**WHAT THE TASK REQUIRES**
Please write out exactly the lines of the data below from the line holding "syn_avg_cell_area_um2 10.9 \" through the line holding "dr.pass1.iters 4 \", and leave out the rest.

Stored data
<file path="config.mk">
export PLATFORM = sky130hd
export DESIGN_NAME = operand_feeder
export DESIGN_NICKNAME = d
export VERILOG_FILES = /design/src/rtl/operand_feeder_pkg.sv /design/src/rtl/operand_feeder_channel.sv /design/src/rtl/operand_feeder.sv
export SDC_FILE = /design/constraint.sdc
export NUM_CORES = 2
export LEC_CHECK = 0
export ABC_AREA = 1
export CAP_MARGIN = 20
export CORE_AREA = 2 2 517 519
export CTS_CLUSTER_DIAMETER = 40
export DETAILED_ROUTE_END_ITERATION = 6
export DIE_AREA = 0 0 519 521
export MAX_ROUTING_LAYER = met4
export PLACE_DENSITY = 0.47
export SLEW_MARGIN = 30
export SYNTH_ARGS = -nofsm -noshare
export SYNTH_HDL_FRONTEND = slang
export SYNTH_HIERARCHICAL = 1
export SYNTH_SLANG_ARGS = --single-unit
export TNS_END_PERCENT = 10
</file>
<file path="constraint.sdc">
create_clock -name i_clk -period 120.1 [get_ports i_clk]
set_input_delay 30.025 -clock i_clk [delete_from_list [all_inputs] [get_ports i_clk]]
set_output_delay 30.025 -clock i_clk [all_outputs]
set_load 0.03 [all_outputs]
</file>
---
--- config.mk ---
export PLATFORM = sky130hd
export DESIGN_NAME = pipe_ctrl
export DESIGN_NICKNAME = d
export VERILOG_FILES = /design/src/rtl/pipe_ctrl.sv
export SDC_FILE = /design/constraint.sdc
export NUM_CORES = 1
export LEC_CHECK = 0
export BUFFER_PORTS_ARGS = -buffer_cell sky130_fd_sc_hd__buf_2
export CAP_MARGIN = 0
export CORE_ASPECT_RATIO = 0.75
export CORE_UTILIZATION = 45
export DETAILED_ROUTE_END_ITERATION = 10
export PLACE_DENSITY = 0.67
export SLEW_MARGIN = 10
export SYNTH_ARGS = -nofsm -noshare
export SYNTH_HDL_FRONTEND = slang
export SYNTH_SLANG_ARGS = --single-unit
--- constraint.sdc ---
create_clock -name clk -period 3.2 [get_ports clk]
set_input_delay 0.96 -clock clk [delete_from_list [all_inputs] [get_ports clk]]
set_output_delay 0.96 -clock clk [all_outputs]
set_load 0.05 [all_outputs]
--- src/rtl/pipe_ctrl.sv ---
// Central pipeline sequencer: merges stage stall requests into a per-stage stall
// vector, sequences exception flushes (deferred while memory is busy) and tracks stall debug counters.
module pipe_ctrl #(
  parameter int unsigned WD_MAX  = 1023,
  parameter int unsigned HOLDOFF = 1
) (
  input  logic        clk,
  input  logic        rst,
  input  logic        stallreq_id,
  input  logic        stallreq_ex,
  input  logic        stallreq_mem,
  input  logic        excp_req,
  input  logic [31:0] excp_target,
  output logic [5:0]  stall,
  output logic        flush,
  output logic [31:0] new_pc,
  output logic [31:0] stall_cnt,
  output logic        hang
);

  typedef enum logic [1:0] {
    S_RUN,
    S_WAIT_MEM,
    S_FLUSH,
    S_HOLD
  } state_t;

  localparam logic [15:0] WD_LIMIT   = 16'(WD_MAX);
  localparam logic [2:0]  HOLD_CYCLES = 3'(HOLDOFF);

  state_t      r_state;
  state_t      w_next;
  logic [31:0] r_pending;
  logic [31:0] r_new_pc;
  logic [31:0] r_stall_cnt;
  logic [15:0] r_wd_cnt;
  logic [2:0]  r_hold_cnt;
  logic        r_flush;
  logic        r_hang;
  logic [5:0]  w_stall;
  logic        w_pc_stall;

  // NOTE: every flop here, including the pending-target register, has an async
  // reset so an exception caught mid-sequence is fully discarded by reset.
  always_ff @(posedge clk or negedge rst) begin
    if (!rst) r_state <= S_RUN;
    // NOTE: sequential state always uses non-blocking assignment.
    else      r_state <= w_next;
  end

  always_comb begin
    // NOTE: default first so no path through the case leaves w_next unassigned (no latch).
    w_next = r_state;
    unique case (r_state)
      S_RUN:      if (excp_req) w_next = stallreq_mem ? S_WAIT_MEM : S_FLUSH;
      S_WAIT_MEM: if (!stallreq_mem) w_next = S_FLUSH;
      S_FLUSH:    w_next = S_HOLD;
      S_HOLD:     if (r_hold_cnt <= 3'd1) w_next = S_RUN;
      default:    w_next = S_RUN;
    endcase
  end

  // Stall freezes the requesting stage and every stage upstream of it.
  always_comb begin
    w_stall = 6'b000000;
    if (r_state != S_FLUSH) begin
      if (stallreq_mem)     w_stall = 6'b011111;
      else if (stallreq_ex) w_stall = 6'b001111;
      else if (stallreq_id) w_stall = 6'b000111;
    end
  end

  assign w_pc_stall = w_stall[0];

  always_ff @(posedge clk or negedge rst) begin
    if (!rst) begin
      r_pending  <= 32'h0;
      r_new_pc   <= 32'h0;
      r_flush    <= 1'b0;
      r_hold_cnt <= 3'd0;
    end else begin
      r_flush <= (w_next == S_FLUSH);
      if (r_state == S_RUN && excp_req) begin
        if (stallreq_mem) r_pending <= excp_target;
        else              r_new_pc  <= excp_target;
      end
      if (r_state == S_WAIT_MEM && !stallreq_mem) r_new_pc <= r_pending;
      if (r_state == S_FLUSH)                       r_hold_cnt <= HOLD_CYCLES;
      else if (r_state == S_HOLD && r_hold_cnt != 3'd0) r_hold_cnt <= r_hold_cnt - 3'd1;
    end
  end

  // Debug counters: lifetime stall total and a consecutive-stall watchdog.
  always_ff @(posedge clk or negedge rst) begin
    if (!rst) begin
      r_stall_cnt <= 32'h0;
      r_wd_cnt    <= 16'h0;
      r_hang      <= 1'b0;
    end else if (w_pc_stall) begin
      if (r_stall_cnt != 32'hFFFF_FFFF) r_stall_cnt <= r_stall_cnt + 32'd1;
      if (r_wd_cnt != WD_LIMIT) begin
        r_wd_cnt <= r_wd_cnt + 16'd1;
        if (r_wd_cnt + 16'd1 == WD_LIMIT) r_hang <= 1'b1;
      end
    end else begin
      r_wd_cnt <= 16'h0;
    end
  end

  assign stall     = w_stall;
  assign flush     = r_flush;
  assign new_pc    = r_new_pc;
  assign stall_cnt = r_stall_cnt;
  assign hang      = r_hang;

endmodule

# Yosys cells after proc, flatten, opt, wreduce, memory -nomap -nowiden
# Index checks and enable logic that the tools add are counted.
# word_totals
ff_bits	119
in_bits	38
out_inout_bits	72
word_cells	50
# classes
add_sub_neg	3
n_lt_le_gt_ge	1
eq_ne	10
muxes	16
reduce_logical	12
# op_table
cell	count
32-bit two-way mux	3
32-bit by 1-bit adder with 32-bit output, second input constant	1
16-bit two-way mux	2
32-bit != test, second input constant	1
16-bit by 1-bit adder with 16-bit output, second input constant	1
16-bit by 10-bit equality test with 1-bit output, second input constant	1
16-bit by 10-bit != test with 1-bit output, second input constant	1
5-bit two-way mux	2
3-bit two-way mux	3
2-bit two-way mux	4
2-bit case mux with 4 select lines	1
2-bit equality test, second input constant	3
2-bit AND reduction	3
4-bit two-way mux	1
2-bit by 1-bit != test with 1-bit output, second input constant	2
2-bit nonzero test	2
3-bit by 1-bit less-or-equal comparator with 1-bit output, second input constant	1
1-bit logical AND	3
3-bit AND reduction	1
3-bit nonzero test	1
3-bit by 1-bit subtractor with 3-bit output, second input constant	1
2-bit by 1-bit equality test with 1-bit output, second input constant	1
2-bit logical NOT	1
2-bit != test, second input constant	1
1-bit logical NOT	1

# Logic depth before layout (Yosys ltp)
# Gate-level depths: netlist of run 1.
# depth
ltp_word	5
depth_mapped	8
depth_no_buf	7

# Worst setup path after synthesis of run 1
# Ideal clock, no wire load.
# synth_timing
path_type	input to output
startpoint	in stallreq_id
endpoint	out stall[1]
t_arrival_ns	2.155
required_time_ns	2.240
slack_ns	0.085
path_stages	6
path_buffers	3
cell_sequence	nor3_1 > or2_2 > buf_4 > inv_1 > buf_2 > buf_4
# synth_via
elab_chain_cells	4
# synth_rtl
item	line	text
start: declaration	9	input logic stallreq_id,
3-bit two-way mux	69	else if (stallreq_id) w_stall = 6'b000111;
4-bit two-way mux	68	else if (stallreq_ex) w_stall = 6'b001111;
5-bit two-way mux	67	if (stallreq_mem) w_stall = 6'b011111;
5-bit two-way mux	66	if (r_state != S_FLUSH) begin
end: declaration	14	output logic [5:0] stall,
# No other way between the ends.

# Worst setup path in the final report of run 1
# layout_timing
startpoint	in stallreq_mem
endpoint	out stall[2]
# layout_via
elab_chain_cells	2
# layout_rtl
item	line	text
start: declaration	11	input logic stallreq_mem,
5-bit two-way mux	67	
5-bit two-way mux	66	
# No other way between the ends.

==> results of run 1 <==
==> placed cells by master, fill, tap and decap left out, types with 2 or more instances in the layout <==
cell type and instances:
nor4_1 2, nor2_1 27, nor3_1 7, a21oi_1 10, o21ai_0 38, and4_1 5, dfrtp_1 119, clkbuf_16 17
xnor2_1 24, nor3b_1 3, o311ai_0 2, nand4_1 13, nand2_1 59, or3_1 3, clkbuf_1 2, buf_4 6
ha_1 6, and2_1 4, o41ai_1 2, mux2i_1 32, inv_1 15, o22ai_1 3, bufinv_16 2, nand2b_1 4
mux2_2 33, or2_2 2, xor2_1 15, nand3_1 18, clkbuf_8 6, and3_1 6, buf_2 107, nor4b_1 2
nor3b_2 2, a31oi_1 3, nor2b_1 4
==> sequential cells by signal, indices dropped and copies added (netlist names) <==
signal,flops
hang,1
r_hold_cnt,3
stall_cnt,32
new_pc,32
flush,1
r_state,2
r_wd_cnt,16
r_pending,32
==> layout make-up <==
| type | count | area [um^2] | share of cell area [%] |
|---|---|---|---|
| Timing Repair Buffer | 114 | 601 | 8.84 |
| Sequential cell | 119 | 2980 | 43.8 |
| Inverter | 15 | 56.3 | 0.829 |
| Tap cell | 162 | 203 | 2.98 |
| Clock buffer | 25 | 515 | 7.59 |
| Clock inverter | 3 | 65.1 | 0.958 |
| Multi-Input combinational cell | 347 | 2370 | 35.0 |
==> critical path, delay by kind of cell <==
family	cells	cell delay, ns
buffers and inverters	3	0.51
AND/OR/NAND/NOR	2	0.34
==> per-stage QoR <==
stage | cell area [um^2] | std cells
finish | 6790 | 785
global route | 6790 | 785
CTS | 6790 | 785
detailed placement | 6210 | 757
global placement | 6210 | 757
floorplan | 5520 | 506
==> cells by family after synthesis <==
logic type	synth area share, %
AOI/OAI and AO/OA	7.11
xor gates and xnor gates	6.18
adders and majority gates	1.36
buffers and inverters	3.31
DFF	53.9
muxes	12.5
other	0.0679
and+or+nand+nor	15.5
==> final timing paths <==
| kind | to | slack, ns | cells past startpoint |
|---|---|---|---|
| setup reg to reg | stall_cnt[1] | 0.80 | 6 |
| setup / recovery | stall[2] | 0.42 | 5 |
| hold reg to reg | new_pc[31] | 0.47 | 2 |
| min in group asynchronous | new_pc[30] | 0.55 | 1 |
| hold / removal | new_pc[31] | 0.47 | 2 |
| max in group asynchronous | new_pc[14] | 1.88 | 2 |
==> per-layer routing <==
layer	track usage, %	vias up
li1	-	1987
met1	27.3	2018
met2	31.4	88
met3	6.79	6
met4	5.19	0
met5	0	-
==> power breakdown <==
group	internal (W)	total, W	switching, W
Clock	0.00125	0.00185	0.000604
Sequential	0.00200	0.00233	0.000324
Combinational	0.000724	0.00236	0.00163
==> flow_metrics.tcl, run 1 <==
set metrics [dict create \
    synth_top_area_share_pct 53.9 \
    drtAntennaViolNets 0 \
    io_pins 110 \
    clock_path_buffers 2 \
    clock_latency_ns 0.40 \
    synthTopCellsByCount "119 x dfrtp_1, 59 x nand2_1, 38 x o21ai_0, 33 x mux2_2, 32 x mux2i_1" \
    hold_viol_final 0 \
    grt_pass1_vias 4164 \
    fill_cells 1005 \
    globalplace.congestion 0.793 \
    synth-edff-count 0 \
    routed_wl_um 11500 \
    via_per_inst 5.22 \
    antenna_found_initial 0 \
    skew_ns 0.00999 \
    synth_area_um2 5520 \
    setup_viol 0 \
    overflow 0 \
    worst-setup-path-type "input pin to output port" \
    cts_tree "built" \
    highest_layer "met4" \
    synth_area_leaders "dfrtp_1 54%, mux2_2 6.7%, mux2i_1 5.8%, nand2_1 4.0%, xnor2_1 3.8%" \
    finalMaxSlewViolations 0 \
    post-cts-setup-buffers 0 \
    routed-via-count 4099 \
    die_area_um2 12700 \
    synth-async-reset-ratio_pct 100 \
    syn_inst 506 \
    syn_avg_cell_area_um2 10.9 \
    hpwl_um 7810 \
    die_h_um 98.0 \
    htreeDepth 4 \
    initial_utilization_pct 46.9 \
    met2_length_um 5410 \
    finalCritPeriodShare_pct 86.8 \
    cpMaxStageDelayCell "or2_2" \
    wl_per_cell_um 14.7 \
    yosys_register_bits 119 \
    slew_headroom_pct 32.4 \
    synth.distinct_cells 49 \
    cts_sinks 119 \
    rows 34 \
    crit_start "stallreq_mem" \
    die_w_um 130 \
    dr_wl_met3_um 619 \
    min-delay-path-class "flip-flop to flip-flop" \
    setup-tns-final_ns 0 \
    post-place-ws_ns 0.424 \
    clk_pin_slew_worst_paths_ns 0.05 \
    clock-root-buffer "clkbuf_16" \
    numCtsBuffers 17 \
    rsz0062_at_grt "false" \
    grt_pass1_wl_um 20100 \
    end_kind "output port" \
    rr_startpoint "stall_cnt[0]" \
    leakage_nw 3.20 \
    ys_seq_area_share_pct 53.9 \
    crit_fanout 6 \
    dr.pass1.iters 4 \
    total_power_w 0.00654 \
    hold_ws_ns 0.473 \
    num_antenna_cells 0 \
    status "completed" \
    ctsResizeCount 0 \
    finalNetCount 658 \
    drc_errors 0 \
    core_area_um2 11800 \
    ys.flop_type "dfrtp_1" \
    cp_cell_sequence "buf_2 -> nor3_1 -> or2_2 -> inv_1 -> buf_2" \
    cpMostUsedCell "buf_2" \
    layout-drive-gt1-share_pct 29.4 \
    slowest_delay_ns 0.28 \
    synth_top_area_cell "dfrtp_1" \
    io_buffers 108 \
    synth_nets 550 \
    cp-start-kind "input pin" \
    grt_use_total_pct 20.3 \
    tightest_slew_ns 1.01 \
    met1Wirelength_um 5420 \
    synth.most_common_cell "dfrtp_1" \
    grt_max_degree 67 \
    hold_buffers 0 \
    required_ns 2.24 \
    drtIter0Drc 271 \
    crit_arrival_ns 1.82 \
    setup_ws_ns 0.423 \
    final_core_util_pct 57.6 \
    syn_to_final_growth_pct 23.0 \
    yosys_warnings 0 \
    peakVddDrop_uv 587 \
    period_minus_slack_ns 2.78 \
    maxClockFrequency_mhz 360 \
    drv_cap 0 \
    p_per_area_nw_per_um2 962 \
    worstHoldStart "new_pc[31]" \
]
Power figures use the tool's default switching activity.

**SOLUTION**
    syn_avg_cell_area_um2 10.9 \
    hpwl_um 7810 \
    die_h_um 98.0 \
    htreeDepth 4 \
    initial_utilization_pct 46.9 \
    met2_length_um 5410 \
    finalCritPeriodShare_pct 86.8 \
    cpMaxStageDelayCell "or2_2" \
    wl_per_cell_um 14.7 \
    yosys_register_bits 119 \
    slew_headroom_pct 32.4 \
    synth.distinct_cells 49 \
    cts_sinks 119 \
    rows 34 \
    crit_start "stallreq_mem" \
    die_w_um 130 \
    dr_wl_met3_um 619 \
    min-delay-path-class "flip-flop to flip-flop" \
    setup-tns-final_ns 0 \
    post-place-ws_ns 0.424 \
    clk_pin_slew_worst_paths_ns 0.05 \
    clock-root-buffer "clkbuf_16" \
    numCtsBuffers 17 \
    rsz0062_at_grt "false" \
    grt_pass1_wl_um 20100 \
    end_kind "output port" \
    rr_startpoint "stall_cnt[0]" \
    leakage_nw 3.20 \
    ys_seq_area_share_pct 53.9 \
    crit_fanout 6 \
    dr.pass1.iters 4 \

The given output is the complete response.